━━━━━ Supplied records ━━━━━
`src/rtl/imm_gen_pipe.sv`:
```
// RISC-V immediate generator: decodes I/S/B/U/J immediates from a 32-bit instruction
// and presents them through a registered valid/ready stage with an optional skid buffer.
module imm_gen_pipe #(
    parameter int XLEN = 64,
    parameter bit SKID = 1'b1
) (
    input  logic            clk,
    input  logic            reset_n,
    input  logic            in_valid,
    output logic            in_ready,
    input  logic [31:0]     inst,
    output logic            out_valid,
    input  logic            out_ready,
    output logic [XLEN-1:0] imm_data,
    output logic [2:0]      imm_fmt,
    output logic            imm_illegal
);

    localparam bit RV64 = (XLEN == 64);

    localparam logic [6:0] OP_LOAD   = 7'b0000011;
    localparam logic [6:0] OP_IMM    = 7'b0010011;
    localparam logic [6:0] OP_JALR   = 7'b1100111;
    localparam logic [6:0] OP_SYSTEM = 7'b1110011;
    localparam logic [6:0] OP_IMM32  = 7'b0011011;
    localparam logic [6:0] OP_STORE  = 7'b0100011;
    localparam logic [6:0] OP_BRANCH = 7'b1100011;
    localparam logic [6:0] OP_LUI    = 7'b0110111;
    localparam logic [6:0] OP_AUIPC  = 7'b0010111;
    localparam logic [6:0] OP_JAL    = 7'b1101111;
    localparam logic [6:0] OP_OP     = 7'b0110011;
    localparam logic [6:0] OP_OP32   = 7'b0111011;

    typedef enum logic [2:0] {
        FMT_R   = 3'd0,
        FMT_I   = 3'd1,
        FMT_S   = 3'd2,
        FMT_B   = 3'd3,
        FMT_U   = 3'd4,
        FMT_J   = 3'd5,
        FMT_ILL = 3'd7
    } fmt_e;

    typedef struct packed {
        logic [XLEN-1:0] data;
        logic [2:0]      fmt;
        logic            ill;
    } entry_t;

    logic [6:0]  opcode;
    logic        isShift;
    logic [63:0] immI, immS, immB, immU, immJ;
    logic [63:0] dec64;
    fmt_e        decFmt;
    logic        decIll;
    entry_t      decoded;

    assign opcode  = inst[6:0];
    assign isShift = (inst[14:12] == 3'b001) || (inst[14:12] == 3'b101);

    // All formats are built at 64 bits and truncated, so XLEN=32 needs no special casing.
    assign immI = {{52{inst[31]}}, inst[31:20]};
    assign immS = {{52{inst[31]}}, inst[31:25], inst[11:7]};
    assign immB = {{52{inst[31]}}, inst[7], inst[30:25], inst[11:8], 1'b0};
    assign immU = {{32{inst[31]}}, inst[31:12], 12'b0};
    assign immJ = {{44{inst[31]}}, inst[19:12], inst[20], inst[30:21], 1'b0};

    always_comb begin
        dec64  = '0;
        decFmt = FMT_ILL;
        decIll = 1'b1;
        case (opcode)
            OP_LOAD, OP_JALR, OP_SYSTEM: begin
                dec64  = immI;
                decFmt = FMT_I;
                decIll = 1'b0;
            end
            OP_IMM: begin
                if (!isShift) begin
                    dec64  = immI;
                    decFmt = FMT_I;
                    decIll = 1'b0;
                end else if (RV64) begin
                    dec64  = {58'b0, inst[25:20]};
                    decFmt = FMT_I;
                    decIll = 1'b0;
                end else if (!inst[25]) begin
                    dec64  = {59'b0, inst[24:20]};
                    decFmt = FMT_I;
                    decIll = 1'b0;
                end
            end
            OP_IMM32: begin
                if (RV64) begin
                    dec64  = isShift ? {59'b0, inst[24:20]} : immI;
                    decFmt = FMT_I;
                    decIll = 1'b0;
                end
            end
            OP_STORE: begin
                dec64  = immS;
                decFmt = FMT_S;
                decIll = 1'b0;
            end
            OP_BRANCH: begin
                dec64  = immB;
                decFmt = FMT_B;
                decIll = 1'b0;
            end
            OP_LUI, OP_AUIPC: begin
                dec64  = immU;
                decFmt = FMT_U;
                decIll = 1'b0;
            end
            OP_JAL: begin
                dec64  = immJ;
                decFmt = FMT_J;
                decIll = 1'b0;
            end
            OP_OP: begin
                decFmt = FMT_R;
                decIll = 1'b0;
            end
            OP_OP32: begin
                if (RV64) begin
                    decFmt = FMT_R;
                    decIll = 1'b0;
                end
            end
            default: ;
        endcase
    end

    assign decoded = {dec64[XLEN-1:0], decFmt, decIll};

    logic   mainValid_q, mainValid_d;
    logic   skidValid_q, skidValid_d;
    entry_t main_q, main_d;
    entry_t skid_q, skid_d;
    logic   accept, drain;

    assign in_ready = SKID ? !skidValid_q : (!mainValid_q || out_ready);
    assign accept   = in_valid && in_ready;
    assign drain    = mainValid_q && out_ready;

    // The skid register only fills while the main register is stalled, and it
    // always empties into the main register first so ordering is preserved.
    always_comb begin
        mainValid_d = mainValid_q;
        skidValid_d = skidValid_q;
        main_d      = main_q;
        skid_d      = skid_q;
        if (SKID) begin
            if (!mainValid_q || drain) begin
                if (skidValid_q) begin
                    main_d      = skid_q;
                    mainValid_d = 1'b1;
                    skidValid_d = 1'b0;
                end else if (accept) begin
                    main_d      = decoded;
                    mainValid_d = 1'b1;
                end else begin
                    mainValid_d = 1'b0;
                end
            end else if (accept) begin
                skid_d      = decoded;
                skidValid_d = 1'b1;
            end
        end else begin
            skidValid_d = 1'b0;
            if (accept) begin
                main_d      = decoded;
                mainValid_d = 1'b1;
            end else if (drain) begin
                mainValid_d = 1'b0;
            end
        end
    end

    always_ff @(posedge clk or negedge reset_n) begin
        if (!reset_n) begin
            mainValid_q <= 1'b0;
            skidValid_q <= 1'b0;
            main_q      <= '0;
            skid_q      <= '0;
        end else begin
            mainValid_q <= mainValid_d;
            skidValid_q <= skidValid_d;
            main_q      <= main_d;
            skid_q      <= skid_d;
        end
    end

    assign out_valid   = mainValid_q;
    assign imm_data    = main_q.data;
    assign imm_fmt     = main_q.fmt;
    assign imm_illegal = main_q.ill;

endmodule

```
━━━━━
━━━━━ Supplied records ━━━━━
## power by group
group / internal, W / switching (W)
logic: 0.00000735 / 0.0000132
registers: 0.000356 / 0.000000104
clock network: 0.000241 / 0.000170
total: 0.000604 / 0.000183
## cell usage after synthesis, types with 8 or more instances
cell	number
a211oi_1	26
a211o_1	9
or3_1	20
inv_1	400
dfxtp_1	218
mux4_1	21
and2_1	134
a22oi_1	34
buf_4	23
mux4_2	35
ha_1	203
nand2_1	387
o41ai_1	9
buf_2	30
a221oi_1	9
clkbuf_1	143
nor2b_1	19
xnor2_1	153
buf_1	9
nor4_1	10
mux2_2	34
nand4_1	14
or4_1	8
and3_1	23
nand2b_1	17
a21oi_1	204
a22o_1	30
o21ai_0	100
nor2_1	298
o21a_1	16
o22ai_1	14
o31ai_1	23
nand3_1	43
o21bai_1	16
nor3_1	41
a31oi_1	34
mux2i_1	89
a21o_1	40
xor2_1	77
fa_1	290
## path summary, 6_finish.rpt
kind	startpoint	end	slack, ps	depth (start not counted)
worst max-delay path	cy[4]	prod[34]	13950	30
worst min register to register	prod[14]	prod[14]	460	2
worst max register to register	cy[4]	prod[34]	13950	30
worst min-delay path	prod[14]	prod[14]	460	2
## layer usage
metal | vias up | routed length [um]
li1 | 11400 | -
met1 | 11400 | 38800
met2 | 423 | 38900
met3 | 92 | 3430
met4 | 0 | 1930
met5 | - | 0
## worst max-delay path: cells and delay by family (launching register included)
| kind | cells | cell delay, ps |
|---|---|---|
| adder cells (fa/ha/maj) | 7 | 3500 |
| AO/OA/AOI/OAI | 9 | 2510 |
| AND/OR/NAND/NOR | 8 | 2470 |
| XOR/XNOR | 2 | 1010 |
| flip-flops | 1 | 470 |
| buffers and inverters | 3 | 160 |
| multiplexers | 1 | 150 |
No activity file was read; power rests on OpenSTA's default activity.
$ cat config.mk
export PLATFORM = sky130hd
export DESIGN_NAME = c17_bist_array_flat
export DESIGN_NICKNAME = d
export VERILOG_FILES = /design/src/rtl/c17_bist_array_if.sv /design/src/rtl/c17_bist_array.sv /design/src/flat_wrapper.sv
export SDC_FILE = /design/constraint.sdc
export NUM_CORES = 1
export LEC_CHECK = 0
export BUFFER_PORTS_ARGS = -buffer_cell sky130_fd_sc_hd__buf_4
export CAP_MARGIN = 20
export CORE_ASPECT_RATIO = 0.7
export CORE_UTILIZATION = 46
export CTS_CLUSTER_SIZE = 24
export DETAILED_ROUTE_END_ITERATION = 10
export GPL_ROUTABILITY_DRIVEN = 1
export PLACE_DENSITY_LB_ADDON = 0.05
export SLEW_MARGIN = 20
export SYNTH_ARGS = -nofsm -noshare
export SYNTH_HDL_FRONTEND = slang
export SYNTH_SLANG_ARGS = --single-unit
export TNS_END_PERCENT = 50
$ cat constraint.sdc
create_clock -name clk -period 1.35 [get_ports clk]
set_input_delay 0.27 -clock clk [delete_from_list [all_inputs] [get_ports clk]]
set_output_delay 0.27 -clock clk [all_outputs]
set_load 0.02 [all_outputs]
━━━━━
━━━━━ Supplied records ━━━━━
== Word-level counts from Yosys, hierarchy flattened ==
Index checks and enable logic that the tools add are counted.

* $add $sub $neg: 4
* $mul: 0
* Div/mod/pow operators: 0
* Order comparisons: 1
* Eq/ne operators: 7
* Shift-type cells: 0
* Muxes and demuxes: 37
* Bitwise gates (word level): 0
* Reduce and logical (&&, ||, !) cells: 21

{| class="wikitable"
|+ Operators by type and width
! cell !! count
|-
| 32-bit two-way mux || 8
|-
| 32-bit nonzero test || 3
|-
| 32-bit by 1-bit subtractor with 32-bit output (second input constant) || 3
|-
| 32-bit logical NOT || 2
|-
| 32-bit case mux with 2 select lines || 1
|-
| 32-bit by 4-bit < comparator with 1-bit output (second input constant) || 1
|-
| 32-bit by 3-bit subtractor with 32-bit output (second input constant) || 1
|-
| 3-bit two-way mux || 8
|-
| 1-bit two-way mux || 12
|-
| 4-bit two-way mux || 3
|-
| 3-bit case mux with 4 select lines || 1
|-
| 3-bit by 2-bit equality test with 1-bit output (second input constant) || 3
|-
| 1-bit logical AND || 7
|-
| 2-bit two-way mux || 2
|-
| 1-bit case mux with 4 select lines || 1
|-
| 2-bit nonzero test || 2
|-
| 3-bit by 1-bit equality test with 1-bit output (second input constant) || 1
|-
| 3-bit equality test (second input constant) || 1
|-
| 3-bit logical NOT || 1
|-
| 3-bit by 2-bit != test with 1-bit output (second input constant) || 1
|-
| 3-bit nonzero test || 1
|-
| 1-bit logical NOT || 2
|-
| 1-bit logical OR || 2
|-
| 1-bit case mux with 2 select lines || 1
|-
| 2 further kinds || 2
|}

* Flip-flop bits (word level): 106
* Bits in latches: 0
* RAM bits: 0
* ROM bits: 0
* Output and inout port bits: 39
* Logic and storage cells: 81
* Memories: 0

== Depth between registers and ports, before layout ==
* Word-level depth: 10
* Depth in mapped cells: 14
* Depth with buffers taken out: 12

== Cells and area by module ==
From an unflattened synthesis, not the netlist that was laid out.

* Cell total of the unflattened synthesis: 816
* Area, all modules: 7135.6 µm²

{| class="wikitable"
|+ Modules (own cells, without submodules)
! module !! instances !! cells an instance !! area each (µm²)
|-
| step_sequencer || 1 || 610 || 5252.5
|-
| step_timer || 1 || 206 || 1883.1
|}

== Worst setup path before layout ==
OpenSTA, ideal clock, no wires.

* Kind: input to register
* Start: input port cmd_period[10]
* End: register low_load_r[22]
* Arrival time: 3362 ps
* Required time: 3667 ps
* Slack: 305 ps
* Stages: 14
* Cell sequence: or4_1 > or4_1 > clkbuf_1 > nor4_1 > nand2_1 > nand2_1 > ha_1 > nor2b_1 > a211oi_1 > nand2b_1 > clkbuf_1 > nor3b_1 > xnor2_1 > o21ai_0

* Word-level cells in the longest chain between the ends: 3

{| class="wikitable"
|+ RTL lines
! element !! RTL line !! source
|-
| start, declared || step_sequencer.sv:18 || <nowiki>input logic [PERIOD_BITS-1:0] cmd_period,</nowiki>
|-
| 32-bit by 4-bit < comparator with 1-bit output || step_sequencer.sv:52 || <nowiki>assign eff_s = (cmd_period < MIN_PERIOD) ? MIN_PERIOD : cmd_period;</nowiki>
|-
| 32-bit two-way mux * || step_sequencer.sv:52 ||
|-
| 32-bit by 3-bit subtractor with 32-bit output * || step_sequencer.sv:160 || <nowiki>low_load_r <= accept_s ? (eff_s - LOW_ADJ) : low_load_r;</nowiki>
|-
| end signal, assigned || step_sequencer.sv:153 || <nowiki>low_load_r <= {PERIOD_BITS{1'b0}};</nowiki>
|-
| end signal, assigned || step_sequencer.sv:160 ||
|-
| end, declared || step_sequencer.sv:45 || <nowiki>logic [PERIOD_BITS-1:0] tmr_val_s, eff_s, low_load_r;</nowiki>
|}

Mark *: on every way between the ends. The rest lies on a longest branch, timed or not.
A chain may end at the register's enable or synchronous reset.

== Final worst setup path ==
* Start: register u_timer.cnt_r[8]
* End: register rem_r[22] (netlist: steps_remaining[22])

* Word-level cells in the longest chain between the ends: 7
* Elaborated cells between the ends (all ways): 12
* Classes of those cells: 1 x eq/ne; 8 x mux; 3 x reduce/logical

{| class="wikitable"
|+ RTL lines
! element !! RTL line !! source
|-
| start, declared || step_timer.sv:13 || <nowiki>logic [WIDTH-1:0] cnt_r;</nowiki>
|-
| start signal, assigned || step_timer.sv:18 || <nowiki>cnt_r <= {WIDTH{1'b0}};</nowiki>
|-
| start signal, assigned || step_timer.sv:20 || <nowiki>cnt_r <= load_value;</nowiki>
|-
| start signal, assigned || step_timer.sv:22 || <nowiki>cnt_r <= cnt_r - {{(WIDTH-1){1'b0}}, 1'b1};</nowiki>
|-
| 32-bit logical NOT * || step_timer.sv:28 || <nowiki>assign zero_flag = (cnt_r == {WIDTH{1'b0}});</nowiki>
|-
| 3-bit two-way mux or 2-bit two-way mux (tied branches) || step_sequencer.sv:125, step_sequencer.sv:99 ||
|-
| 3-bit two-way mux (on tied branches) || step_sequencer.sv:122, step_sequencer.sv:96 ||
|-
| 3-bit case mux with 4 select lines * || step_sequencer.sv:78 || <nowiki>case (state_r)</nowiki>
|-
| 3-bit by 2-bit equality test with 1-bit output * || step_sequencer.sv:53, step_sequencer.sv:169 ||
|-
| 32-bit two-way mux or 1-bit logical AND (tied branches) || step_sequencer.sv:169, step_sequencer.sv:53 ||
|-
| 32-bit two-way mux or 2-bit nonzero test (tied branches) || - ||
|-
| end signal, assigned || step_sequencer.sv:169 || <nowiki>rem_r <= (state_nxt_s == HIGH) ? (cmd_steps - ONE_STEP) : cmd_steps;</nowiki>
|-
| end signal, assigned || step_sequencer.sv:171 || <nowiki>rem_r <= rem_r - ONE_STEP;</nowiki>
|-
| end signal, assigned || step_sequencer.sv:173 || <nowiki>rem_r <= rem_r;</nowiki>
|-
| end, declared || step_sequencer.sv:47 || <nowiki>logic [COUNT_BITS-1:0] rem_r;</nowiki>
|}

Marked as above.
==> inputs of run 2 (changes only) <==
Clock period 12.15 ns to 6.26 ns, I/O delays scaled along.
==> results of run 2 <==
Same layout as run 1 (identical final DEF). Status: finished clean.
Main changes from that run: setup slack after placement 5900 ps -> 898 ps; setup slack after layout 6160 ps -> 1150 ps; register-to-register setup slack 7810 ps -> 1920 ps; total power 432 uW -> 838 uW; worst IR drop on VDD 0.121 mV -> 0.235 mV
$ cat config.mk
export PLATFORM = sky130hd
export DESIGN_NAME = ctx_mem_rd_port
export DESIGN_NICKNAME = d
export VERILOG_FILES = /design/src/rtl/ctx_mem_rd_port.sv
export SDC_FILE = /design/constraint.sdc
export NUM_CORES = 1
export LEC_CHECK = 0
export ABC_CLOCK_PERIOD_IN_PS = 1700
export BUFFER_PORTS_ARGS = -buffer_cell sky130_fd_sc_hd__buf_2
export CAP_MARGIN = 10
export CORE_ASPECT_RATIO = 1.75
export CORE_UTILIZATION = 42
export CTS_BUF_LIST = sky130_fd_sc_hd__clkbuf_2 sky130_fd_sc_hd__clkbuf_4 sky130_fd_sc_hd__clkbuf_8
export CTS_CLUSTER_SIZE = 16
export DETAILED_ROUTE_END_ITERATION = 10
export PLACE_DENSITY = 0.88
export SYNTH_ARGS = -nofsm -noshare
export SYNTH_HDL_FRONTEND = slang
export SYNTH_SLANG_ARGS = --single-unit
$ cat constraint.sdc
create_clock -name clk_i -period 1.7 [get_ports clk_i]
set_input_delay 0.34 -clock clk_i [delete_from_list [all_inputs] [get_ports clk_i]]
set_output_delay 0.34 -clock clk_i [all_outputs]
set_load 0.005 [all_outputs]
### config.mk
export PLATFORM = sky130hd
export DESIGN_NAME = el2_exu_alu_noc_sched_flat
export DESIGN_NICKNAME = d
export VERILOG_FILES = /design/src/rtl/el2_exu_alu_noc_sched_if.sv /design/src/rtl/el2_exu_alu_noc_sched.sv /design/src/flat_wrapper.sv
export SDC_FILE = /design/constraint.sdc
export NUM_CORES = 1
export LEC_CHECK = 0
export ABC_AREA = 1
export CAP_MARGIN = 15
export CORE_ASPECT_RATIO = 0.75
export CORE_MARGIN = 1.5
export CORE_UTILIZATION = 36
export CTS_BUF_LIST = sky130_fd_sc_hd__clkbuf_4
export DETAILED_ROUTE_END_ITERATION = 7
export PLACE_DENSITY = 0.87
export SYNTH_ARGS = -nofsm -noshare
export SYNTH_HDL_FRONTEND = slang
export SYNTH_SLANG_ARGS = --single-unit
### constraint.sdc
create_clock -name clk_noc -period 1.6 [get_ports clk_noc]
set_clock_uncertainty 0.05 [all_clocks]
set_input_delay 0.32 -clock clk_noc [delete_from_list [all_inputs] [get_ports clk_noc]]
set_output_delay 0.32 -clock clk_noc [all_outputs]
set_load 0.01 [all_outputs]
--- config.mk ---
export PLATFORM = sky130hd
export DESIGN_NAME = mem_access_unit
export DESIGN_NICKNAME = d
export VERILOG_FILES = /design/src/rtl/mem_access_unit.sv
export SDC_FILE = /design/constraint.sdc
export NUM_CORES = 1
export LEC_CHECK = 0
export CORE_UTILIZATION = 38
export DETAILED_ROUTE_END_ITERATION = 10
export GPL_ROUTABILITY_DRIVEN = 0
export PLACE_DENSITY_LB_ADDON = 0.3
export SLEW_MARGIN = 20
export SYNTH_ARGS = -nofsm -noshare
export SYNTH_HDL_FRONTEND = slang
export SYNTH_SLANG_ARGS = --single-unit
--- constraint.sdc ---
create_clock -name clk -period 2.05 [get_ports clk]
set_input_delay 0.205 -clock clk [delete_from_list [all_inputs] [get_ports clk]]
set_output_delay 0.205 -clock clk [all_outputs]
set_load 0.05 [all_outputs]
━━━━━
The problem -
The required output is every line above that contains the string "instances".

Task result -
## cell usage after synthesis, types with 8 or more instances
! module !! instances !! cells an instance !! area each (µm²)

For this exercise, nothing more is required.